Gates has been a regular visitor to No.10 Downing Street. He enjoyed a good relationship with Tony Blair in the late 1990s. Those days, Bill Gates was leading Microsoft, but his visitors to world leaders are usually about his charitable efforts.
It was a similar way with David Cameron, with Gates a welcome visitors at Downing Street. However, speaking to the Telegraph, he points out new PM Theresa May has yet to extend an invite. Not that Gates expects an invite, but he will be in the UK on starting next Monday. He will attend the three-day Grand Challenges forum.
Gates even offers that he would be happy to meet May and even hopes it happens. Speaking to the Telegraph's Mary Riddell, Gates adds that no meeting has been scheduled.
Bill Gates Influence
The UK actually needs someone like Bill Gates. The country shook the world earlier this year with its decision to pull out of the European Union (Brexit). The economic and political ramifications have been profound and the British Pounds is currently tanking.
Someone with Gates' influence in the business world would be important. The Prime Minister needs allies in industries if she is to renegotiate the economic structure of the UK. Gates already said the UK would be a “significantly less attractive place” for businesses in a post-Brexit environment.
Prior to the referendum, Gates said the UK should remain in the EU, warning that it would become a “significantly less attractive place” to do business if it left. The UK has been a close ally of the Gates Foundation, the charitable organization set up by Bill and his wife. Indeed, the Foundation reportedly has $1.1 billion in UK-based research.

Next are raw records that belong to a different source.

Context: an optimization exercise on an open-source flow, tuned for small area, a short achievable clock period and few clock cycles. The choices shown serve that exercise and are no tape-out recipe.
In this exercise RTL edits were held to simulation tests only and were not proved equivalent to the original.
No activity file was given, so power comes from the tool's default toggle rates.

==> design/flow/design.v <==
module usbpd_msg_engine (
    input  wire         clk,
    input  wire         rst,           
    input  wire         cmd_valid,
    output wire         cmd_ready,
    input  wire [2:0]   cmd_op,
    input  wire [31:0]  cmd_arg,
    input  wire [223:0] cmd_obj,       
    output reg          rsp_valid,
    output reg          rsp_ok,
    output reg  [47:0]  rsp_data,
    output wire [223:0] rsp_obj,       
    output wire         tx_valid,
    input  wire         tx_ready,
    output reg  [7:0]   tx_data,
    input  wire         rx_valid,
    output wire         rx_ready,
    input  wire [7:0]   rx_data
);
    localparam [2:0] OP_PACKHDR   = 3'd0;
    localparam [2:0] OP_UNPACKHDR = 3'd1;
    localparam [2:0] OP_UNPACKCAP = 3'd2;
    localparam [2:0] OP_PACKREQ   = 3'd3;
    localparam [2:0] OP_WRMSG     = 3'd4;
    localparam [2:0] OP_RDFRAME   = 3'd5;
    localparam [7:0] TOK_SYNC1   = 8'h12;
    localparam [7:0] TOK_SYNC2   = 8'h13;
    localparam [7:0] TOK_PACKSYM = 8'h80;
    localparam [7:0] TOK_JAMCRC  = 8'hFF;
    localparam [7:0] TOK_EOP     = 8'h14;
    localparam [7:0] TOK_TXOFF   = 8'hFE;
    localparam [7:0] TOK_TXON    = 8'hA1;
    localparam [7:0] RX_SOP_MASK = 8'hE0;
    localparam [7:0] RX_SOP_TAG  = 8'hE0;
    localparam [1:0] S_IDLE = 2'd0;
    localparam [1:0] S_TX   = 2'd1;
    localparam [1:0] S_RX   = 2'd2;
    reg [1:0]   state;
    reg [5:0]   cnt;           
    reg [2:0]   nobj;          
    reg [15:0]  hdr;           
    reg [223:0] obj;           
    reg         sop_ok;
    assign cmd_ready = (state == S_IDLE);
    assign tx_valid  = (state == S_TX);
    assign rx_ready  = (state == S_RX);
    assign rsp_obj   = obj;
    wire accept = cmd_valid && cmd_ready;
    wire [15:0] packhdr = {1'b0, cmd_arg[7:5], cmd_arg[10:8], cmd_arg[11],
                           cmd_arg[13:12], cmd_arg[14], cmd_arg[4:0]};
    wire [15:0] unpackhdr = {5'd0, cmd_arg[11:9], cmd_arg[14:12], cmd_arg[4:0]};
    wire [15:0] cap_mv = cmd_arg[19:10] * 16'd50;
    wire [15:0] cap_ma = cmd_arg[9:0] * 16'd10;
    wire [47:0] unpackcap = {6'd0, cmd_arg[21:20], cmd_arg[24], cmd_arg[25],
                             cmd_arg[26], cmd_arg[27], cmd_arg[28], cmd_arg[29],
                             cmd_arg[31:30], cap_ma, cap_mv};
    wire [13:0] req_ma  = cmd_arg[29:16];
    wire [13:0] req_raw = req_ma / 14'd10;
    wire [31:0] packreq = {1'b0, cmd_arg[2:0], 3'b000, 1'b1, 4'b0000,
                           req_raw[9:0], req_raw[9:0]};
    wire [5:0] tx_last    = 6'd10 + {1'b0, nobj, 2'b00};
    wire [5:0] tx_payload = cnt - 6'd7;    
    always @(*) begin
        if (cnt < 6'd3)
            tx_data = TOK_SYNC1;
        else if (cnt == 6'd3)
            tx_data = TOK_SYNC2;
        else if (cnt == 6'd4)
            tx_data = TOK_PACKSYM | (8'd2 + {3'd0, nobj, 2'b00});
        else if (cnt == 6'd5)
            tx_data = hdr[7:0];
        else if (cnt == 6'd6)
            tx_data = hdr[15:8];
        else if (cnt < tx_last - 6'd3)
            tx_data = obj[tx_payload*8 +: 8];
        else if (cnt == tx_last - 6'd3)
            tx_data = TOK_JAMCRC;
        else if (cnt == tx_last - 6'd2)
            tx_data = TOK_EOP;
        else if (cnt == tx_last - 6'd1)
            tx_data = TOK_TXOFF;
        else
            tx_data = TOK_TXON;
    end
    wire [5:0] rx_ndo     = (cnt < 6'd3) ? 6'd0 : {3'd0, hdr[14:12]};
    wire [5:0] rx_last    = 6'd6 + {rx_ndo[3:0], 2'b00};
    wire [5:0] rx_payload = cnt - 6'd3;
    always @(posedge clk) begin
        rsp_valid <= 1'b0;
        if (rst) begin
            state     <= S_IDLE;
            cnt       <= 6'd0;
            rsp_ok    <= 1'b0;
            rsp_data  <= 48'd0;
        end else begin
            case (state)
            S_IDLE: if (accept) begin
                rsp_ok   <= 1'b1;
                rsp_data <= 48'd0;
                cnt      <= 6'd0;
                case (cmd_op)
                OP_PACKHDR:   begin rsp_valid <= 1'b1; rsp_data <= {32'd0, packhdr}; end
                OP_UNPACKHDR: begin rsp_valid <= 1'b1; rsp_data <= {32'd0, unpackhdr}; end
                OP_UNPACKCAP: begin rsp_valid <= 1'b1; rsp_data <= unpackcap; end
                OP_PACKREQ:   begin rsp_valid <= 1'b1; rsp_data <= {16'd0, packreq}; end
                OP_WRMSG: begin
                    state <= S_TX;
                    hdr   <= cmd_arg[15:0];
                    nobj  <= cmd_arg[18:16];
                    obj   <= cmd_obj;
                end
                OP_RDFRAME: begin
                    state <= S_RX;
                end
                default: begin rsp_valid <= 1'b1; rsp_ok <= 1'b0; end
                endcase
            end
            S_TX: if (tx_ready) begin
                cnt <= cnt + 6'd1;
                if (cnt == tx_last) begin
                    state     <= S_IDLE;
                    rsp_valid <= 1'b1;
                end
            end
            S_RX: if (rx_valid) begin
                cnt <= cnt + 6'd1;
                if (cnt == 6'd0)
                    sop_ok <= ((rx_data & RX_SOP_MASK) == RX_SOP_TAG);
                else if (cnt == 6'd1)
                    hdr[7:0] <= rx_data;
                else if (cnt == 6'd2)
                    hdr[15:8] <= rx_data;
                else if (rx_payload < {rx_ndo[3:0], 2'b00})
                    obj[rx_payload*8 +: 8] <= rx_data;
                if (cnt == 6'd2 && !sop_ok) begin
                    state     <= S_IDLE;
                    rsp_valid <= 1'b1;
                    rsp_ok    <= 1'b0;
                end else if (cnt == rx_last) begin
                    state     <= S_IDLE;
                    rsp_valid <= 1'b1;
                    rsp_data  <= {32'd0, hdr};
                end
            end
            default: state <= S_IDLE;
            endcase
        end
    end
endmodule
==> design/flow/run.sh <==
#!/bin/bash
# synth_recipe.tcl (not shown) runs the flow's synth.tcl, then flattens the netlist and writes it again
# the make line also repeats each setting of config.mk as NAME=value (left out here)
make -C /OpenROAD-flow-scripts/flow DESIGN_CONFIG=/design/flow/config.mk WORK_HOME=/design/flow/orfs CLKGATE_MAP_FILE= SYNTH_SCRIPT=/design/flow/synth_recipe.tcl finish
==> design/flow/config.mk <==
export PLATFORM = sky130hd
export DESIGN_NAME = usbpd_msg_engine
export DESIGN_NICKNAME = usbpd_msg_engine
export VERILOG_FILES = /design/flow/design.v
export SDC_FILE = /design/flow/constraint.sdc
export NUM_CORES = 4
export LEC_CHECK = 0
export CAP_MARGIN = 20
export CORE_AREA = 10 10 370 370
export DIE_AREA = 0 0 380 380
export SLEW_MARGIN = 20
==> design/flow/constraint.sdc <==
create_clock -name core_clock -period 12.0 [get_ports {clk}]
set_input_delay 2.4000 -clock core_clock [delete_from_list [all_inputs] [get_ports {clk}]]
set_output_delay 2.4000 -clock core_clock [all_outputs]
set_load 0.01 [all_outputs]
==> summary.txt <==
-- flip-flops by register name, summed over array words and instances (netlist names) --
register   count
hdr           16
rsp_ok         1
rsp_data      41
cnt            6
rsp_valid      1
state          2
nobj           3
sop_ok         1
obj          224
-- logic make-up (layout without fill, tap and decap cells) --
kind of cell | Yosys count | in the layout | share of synthesized area (%)
other | 1 | 11 | 0.01689
and+or+nand+nor | 730 | 730 | 15.01
xor gates and xnor gates | 69 | 69 | 2.857
muxes | 307 | 307 | 17.54
adders and majority gates | 83 | 83 | 4.880
AOI/OAI and AO/OA | 628 | 628 | 18.00
buffers and inverters | 229 | 830 | 4.108
DFF | 295 | 295 | 37.60
-- final cells by class --
cell class / count / area, sq um / share of cell area (%)
multi-input cells: 1824 / 13040 / 41.16
inverters: 60 / 225.2 / 0.7107
clock buffers: 55 / 1130 / 3.565
clock inverters: 20 / 180.2 / 0.5685
repair buffers: 695 / 6571 / 20.74
flip-flops and latches: 295 / 8352 / 26.35
well taps: 1742 / 2180 / 6.878
diodes: 4 / 10.01 / 0.03159
-- stage by stage --
stage	total power, mW	instances
after floorplan	2.053	2348
after global placement	2.788	4615
after detailed placement	2.789	4616
after CTS	4.063	4691
after global routing	4.226	4692
final	4.025	4695
-- worst max-delay path: cells and delay by family --
family,cells,cell delay (ps)
AOI/OAI and AO/OA,17,4690
adders and majority gates,1,260
buffers and inverters,4,1090
muxes,1,360
and+or+nand+nor,9,2770
-- cells in the mapped netlist, types with 6 or more instances --
cell	n
o31ai_1	8
mux4_2	65
a31oi_1	18
xnor2_1	48
nand3_1	54
a211o_1	9
a211oi_1	18
nor2_1	341
nand2b_1	13
buf_4	7
ha_1	77
a311oi_1	7
or3_1	12
a21oi_1	317
nor3_1	32
nand4_1	14
o21ai_0	88
o21ai_1	8
o2111ai_1	7
mux2i_1	239
o211ai_1	12
and2_1	12
o22ai_1	6
buf_1	9
nor2b_1	16
dfxtp_1	51
and3_1	13
o21bai_1	7
a21o_1	14
a21boi_0	7
a221oi_1	11
a22oi_1	10
nor4_1	11
clkbuf_1	142
o21a_1	11
and4_1	6
fa_1	6
nand2_1	168
buf_2	9
inv_1	60
xor2_1	17
edfxtp_1	244
-- power breakdown --
part	switching, mW	leakage, nW	internal (mW)	total (mW)
registers	0.0537	2.64	1.19	1.24
clock network	0.538	0.636	0.706	1.24
logic	0.843	8.01	0.696	1.54
-- placed cells by master (no fill, tap or decap), types with 14 or more instances in the layout --
cell,netlist,final
o21ai_0,88,88
a31oi_1,18,18
nor2_1,341,338
buf_4,7,144
nor3_1,32,32
clkdlybuf4s50_1,0,540
dfxtp_1,51,50
xor2_1,17,16
a21oi_1,317,316
edfxtp_1,244,244
nand3_1,54,54
ha_1,77,75
a211oi_1,18,18
nor2b_1,16,14
mux4_2,65,65
a21o_1,14,14
nand2_1,168,168
clkbuf_16,0,42
xnor2_1,48,46
inv_1,60,60
nand4_1,14,14
mux2i_1,239,239
-- worst min-delay path by stage --
stage,to,startpoint,cells past startpoint
after CTS,rsp_data[35],rsp_data[35],2
after global routing,rsp_data[36],rsp_data[36],2
after global placement,rsp_data[37],rsp_data[37],2
after floorplan,rsp_data[30],rsp_data[30],2
after detailed placement,rsp_data[32],rsp_data[32],2
final,rsp_data[32],rsp_data[32],2
-- metal layers --
metal	wire (microns)	vias to the layer above	track usage (%)
li1	-	9898	-
met1	47190	10560	18.67
met2	54690	897	25.45
met3	9783	137	4.436
met4	3706	6	4.661
met5	39	-	0
==> results.json <==
{
  "status": "no timing/DRC/antenna violations",
  "setup_tns_ps": 0,
  "drt_pass1_iterations": 5,
  "grt_pass1_vias": 21540,
  "drive_above_1_share_pct": 11.94,
  "worstPathRequired_ps": 12540,
  "p_leak_nw": 11.28,
  "cts_root_buf": "clkbuf_16",
  "startpoint_type": "primary input",
  "final_core_util_pct": 24.54,
  "port_buffers": 549,
  "row_count": 132,
  "insertion_delay_ps": 620,
  "numCtsBuffers": 41,
  "dr.first_iter.drc_count": 2101,
  "end_kind": "register",
  "timing.fmax_mhz": 90.64,
  "period_share_pct": 91.94,
  "slew_headroom_pct": 27.22,
  "grt_pass1_wl_mm": 161.7,
  "fin_area_sq_mm": 0.03169,
  "ant_nets": 0,
  "post_cts_buffers": 0,
  "die_h_microns": 380,
  "r2r_start": "cnt[0]",
  "initial_core_util_pct": 17.19,
  "worst_pin_slew_ps": 1092,
  "num-nets-final": 3272,
  "yosys_warnings": 1,
  "setup_violations": 0,
  "hold_path_class": "reg -> reg",
  "htreeDepth": 2,
  "vias": 21500,
  "avgRoutedWirePerCell_microns": 24.58,
  "slowest_stage": "clkdlybuf4s50_1",
  "wl_mm": 115.4,
  "period_needed_ps": 11030,
  "cts_resized": 0,
  "max_cap_viol_count": 0,
  "nFillCells": 13990,
  "reg2reg_to": "obj[161]",
  "seq_area_frac_synth_pct": 37.60,
  "io_pins": 557,
  "grt_remaining_overflow": 0,
  "grt_max_degree": 134,
  "worst-setup-path-type": "in -> reg",
  "postLayoutSetupSlackWorst_ps": 967.5,
  "syn_avg_cell_area_sq_um": 9.481,
  "clk_pin_slew_worst_paths_ps": 70,
  "grt_antenna_before_repair": 12,
  "cp-endpoint": "rsp_data[10]",
  "clkSinkCount": 295,
  "ys_dominant_reg_cell": "edfxtp_1",
  "fin_skew_ps": 37.13,
  "holdWs_ps": 448.1,
  "core_sq_mm": 0.1292,
  "reg2reg_setup_slack_ps": 6340,
  "r2r_cells": 13,
  "maxSlewViolCount": 0,
  "synth_area_sq_mm": 0.02220,
  "clock_path_buffers": 3,
  "crit_fanout": 9,
  "power.density_mw_per_mm2": 127.0,
  "cts_tree": "done",
  "drc": 0,
  "post-dp-hpwl_mm": 88.61,
  "synth_edf_count": 244,
  "dp_slack_ps": 519.0,
  "cts_hold_buf": 0,
  "grt_usage_pct": 15.19,
  "synth_top_area_share_pct": 33.00,
  "irDropWorstVdd_v": 0.00008215,
  "hold_viol_final": 0,
  "synthToLayoutAreaGrowth_pct": 42.73,
  "slowest_delay_ps": 600,
  "placed_area_sq_mm": 0.03036,
  "async_flop_share_pct": 0,
  "worst_ep_arrival_time_ps": 11570,
  "rsz0062_at_grt": "no",
  "synth.area.top_cells": "edfxtp_1 (33%), mux2i_1 (11%), a21oi_1 (7.1%)",
  "netlist.top_cell.by_area": "edfxtp_1",
  "gp_routability_congestion": 0.9121,
  "fp.dieW_microns": 380,
  "die_area_sq_mm": 0.1444,
  "synthCells": 2342,
  "crit_start": "cmd_arg[17]",
  "vias_per_cell": 4.579,
  "synth.distinct_cells": 104,
  "synth-seq-cells": 295
}
Testbench counts, summed over its fixed seeds: cycles 71,104.

## separate check: timing with driven ports
In the flow no input, the clock included, has a driving cell. The finished layout below was timed again as built, in two steps.
Step 1 sets driving cells, clkbuf_16 on the clock port and buf_2 on the other inputs (assumed; they add their load-dependent delay and slew).
Step 2 moves the port delays by t, midway between the first and last clock arrival at a register: inputs arrive t later, outputs are due t later. That takes back most of the time a late clock gives input paths.
a / b / c = ideal / step 1 / step 2; a / b = the first two.
shift t [ns]: 0.659
setup slack, ns: 0.967 / 0.971 / 0.312
hold slack, ns: 0.448 / 0.448 / 0.448
worst setup path at the end: input to register
After both steps setup and hold are still met in this run. The setup slack of this run moves by +0.004 ns with the drivers and by -0.655 ns with both steps.
Context: an optimization exercise on an open-source flow, tuned for small area, a short achievable clock period and few clock cycles per item. The choices shown serve that exercise and are no tape-out recipe. At most, simulation tests tie the RTL to the original design; equivalence was not proved. Power is estimated from default activity; no workload was simulated.

==> trial 24 <==
// preamble_sync
module preamble_sync (
    input  wire              clk,
    input  wire              rst,         
    input  wire              pre_we,
    input  wire [3:0]        pre_idx,
    input  wire signed [7:0] pre_re,
    input  wire signed [7:0] pre_im,
    input  wire              in_valid,
    output wire              in_ready,
    input  wire signed [7:0] in_re,
    input  wire signed [7:0] in_im,
    input  wire              in_last,
    output reg               res_valid,
    input  wire              res_ready,
    output reg  [11:0]       res_start,
    output reg  [39:0]       res_power,
    output reg               res_nolag,
    output reg               idle
);
    reg signed [7:0] pc0;
    reg signed [8:0] pe0, pg0;
    reg signed [7:0] pc1;
    reg signed [8:0] pe1, pg1;
    reg signed [7:0] pc2;
    reg signed [8:0] pe2, pg2;
    reg signed [7:0] pc3;
    reg signed [8:0] pe3, pg3;
    reg signed [7:0] pc4;
    reg signed [8:0] pe4, pg4;
    reg signed [7:0] pc5;
    reg signed [8:0] pe5, pg5;
    reg signed [7:0] pc6;
    reg signed [8:0] pe6, pg6;
    reg signed [7:0] pc7;
    reg signed [8:0] pe7, pg7;
    reg signed [7:0] pc8;
    reg signed [8:0] pe8, pg8;
    reg signed [7:0] pc9;
    reg signed [8:0] pe9, pg9;
    reg signed [7:0] pc10;
    reg signed [8:0] pe10, pg10;
    reg signed [7:0] pc11;
    reg signed [8:0] pe11, pg11;
    reg signed [7:0] pc12;
    reg signed [8:0] pe12, pg12;
    reg signed [7:0] pc13;
    reg signed [8:0] pe13, pg13;
    reg signed [7:0] pc14;
    reg signed [8:0] pe14, pg14;
    reg signed [7:0] pc15;
    reg signed [8:0] pe15, pg15;
    reg              we_r;
    reg              rst_r;     
    reg        [3:0] idx_r;
    reg signed [7:0] re_r;
    reg signed [8:0] pre_e, pre_g;
    always @(posedge clk) begin
        idx_r <= pre_idx;
        re_r  <= pre_re;
        pre_e <= pre_re - pre_im;
        pre_g <= pre_re + pre_im;
  ...
==> flow/config.mk <==
export PLATFORM = sky130hd
export DESIGN_NAME = preamble_sync
export DESIGN_NICKNAME = preamble_sync
export VERILOG_FILES = /design/flow/design.v
export SDC_FILE = /design/flow/constraint.sdc
export NUM_CORES = 4
export LEC_CHECK = 0
export CAP_MARGIN = 20
export CORE_MARGIN = 2
export CORE_UTILIZATION = 40
export CTS_CLUSTER_DIAMETER = 100
export CTS_CLUSTER_SIZE = 20
export SLEW_MARGIN = 20
export SYNTH_HIERARCHICAL = 1
==> flow/constraint.sdc <==
create_clock -name core_clock -period 12.5 [get_ports {clk}]
set_input_delay 2.5000 -clock core_clock [delete_from_list [all_inputs] [get_ports {clk}]]
set_output_delay 2.5000 -clock core_clock [all_outputs]
set_load 0.01 [all_outputs]
standard.sh (not shown) runs the stock make flow with config.mk's settings and CLKGATE_MAP_FILE= SYNTH_SCRIPT=/design/flow/synth_recipe.tcl, a recipe that flattens the netlist after the stock synthesis.
==> flow/flow/run.sh <==
#!/bin/bash
# Layout flow: the standard flow (standard.sh, all steps from the standard
# synthesis to the final layout), with two changes:
#  - the buffers that buffer_ports puts on every input and output port are
#    sky130_fd_sc_hd__buf_4 instead of the delay buffer it picks by default;
#  - timing repair aims at 3.8 ns (setup margin 8.7 ns below the 12.5 ns
#    clock), so that it sizes up the weak drivers on the longest paths.
# make's full output goes to standard_flow.log in the folder the flow runs
# in; the ORFS step logs stay under orfs/logs/.
set -euo pipefail
bash standard.sh "BUFFER_PORTS_ARGS=-buffer_cell sky130_fd_sc_hd__buf_4" SETUP_SLACK_MARGIN=8.7 finish > standard_flow.log 2>&1
==> build 97: changes against trial 24 <==
--- a/flow/design.v
+++ b/flow/design.v
@@ -54,28 +54,26 @@
     reg signed [7:0] pc13;
     reg signed [8:0] pe13, pg13;
     reg signed [7:0] pc14;
     reg signed [8:0] pe14, pg14;
     reg signed [7:0] pc15;
     reg signed [8:0] pe15, pg15;
     reg              we_r;
-    reg              rst_r;     
     reg        [3:0] idx_r;
     reg signed [7:0] re_r;
     reg signed [8:0] pre_e, pre_g;
     always @(posedge clk) begin
         idx_r <= pre_idx;
         re_r  <= pre_re;
         pre_e <= pre_re - pre_im;
         pre_g <= pre_re + pre_im;
         we_r  <= pre_we && !rst;
-        rst_r <= rst;
     end
     always @(posedge clk) begin
-        if (rst_r) begin
+        if (rst) begin
                 pc0 <= 8'sd0; pe0 <= 9'sd0; pg0 <= 9'sd0;
             pc1 <= 8'sd0; pe1 <= 9'sd0; pg1 <= 9'sd0;
             pc2 <= 8'sd0; pe2 <= 9'sd0; pg2 <= 9'sd0;
             pc3 <= 8'sd0; pe3 <= 9'sd0; pg3 <= 9'sd0;
             pc4 <= 8'sd0; pe4 <= 9'sd0; pg4 <= 9'sd0;
             pc5 <= 8'sd0; pe5 <= 9'sd0; pg5 <= 9'sd0;
             pc6 <= 8'sd0; pe6 <= 9'sd0; pg6 <= 9'sd0;
==> flow/flow/run.sh (replaced) <==
#!/bin/bash
# Layout flow: the standard flow (standard.sh, all steps from the standard
# synthesis to the final layout), with two changes:
#  - the buffers that buffer_ports puts on every input and output port are
#    sky130_fd_sc_hd__buf_4 instead of the delay buffer it picks by default;
#  - timing repair aims at 4.0 ns (setup margin 8.5 ns below the 12.5 ns
#    clock), so that it sizes up the weak drivers on the longest paths.
# make's full output goes to standard_flow.log in the folder the flow runs
# in; the ORFS step logs stay under orfs/logs/.
set -euo pipefail
bash standard.sh "BUFFER_PORTS_ARGS=-buffer_cell sky130_fd_sc_hd__buf_4" SETUP_SLACK_MARGIN=8.5 finish > standard_flow.log 2>&1
==> flow/config.mk (replaced) <==
export PLATFORM = sky130hd
export DESIGN_NAME = preamble_sync
export DESIGN_NICKNAME = preamble_sync
export VERILOG_FILES = /design/flow/design.v
export SDC_FILE = /design/flow/constraint.sdc
export NUM_CORES = 4
export LEC_CHECK = 0
export CAP_MARGIN = 20
export CORE_MARGIN = 2
export CORE_UTILIZATION = 40
export SLEW_MARGIN = 20
export SYNTH_HIERARCHICAL = 1
==> build 54: changes against trial 24 <==
--- a/flow/design.v
+++ b/flow/design.v
@@ -12871,16 +12871,14 @@
     wire better = !have || pw_r > res_power[38:0];
     always @(posedge clk) begin
         if (rst) begin
             ocnt      <= 12'd0;
             have      <= 1'b0;
             q_nolag   <= 1'b0;
             res_valid <= 1'b0;
-            res_start <= 12'd0;
-            res_power <= 40'd0;
             res_nolag <= 1'b0;
         end else begin
             if (l_e)
                 ocnt <= 12'd0;
             else if (v_e)
                 ocnt <= ocnt + 12'd1;
             if (take) begin
==> results.tsv <==
metric	value	unit
run status	finished clean	
Post-Synthesis Cells	12890	
endpoint type of the worst setup path	register	
M1 WL	204.9	mm
XOR/XNOR Fraction of Synth Area	0.5399	%
Synth area leaders	fa_1, dfxtp_1, nand2_1	
clk slew on worst S/H paths	60	ps
Tot Pwr	37200	uW
Mapped Avg Cell Area	11.58	um^2
routing usage on met2	45.23	%
Inserted Diodes	239	
GPL Wtd Cong	1.028	
R2R Setup Slk	8490	ps
largest net degree at the start of global routing	93	
worst path cell trace	nand2_1 -> fa_1 -> fa_1 -> fa_1 -> fa_1 -> fa_1	
Iter 0 DRT Violations	11790	
# the run above: build 97
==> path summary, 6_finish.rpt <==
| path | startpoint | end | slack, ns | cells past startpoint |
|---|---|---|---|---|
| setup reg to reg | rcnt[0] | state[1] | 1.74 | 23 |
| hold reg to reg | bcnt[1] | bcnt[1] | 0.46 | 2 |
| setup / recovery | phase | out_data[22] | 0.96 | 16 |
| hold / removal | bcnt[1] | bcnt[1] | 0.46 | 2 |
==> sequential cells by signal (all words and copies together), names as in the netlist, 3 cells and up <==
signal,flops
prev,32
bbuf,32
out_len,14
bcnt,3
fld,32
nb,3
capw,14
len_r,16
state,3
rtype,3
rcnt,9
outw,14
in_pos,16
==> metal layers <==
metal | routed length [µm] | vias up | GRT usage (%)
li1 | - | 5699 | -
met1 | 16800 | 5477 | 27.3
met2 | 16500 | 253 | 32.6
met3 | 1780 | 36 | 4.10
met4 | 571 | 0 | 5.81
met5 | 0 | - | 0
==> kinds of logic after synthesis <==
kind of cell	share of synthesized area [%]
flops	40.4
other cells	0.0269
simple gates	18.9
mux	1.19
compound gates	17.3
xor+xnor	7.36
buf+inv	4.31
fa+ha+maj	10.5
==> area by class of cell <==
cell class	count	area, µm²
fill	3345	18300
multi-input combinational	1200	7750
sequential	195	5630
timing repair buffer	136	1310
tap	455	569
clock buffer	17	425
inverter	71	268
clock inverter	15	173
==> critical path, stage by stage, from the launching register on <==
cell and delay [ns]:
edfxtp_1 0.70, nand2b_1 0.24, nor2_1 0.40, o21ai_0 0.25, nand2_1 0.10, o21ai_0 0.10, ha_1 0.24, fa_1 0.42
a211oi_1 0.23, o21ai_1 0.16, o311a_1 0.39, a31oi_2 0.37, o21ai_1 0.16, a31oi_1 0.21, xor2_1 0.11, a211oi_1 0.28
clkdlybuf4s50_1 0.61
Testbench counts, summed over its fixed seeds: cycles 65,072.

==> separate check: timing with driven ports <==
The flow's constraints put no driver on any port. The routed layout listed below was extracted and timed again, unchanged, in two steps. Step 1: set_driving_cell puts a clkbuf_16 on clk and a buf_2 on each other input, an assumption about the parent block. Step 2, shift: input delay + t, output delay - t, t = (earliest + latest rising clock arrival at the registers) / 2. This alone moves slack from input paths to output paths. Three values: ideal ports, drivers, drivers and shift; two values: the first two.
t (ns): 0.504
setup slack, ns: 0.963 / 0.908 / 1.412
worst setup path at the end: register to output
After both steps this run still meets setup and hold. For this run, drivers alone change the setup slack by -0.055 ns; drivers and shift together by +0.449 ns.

Speaking to Riddell, Gates said the following about the UK:
“Britain has world-class universities. Cambridge is our [Microsoft's] European research centre. No one is changing their plans overnight. A lot of uncertainty has been created and, in economic [matters], uncertainty always causes people to delay investments. I don't have a crystal ball. But I can't say enough good things about the support we've had from every British PM.”
Gates continued: “Our foundation puts a lot of money into [British universities] because they are the best in the world. So obviously we hope the smart people can continue to move back and forth between Europe and the UK. I doubt a mistake will get made. But obviously the status quo would have been a little simpler.”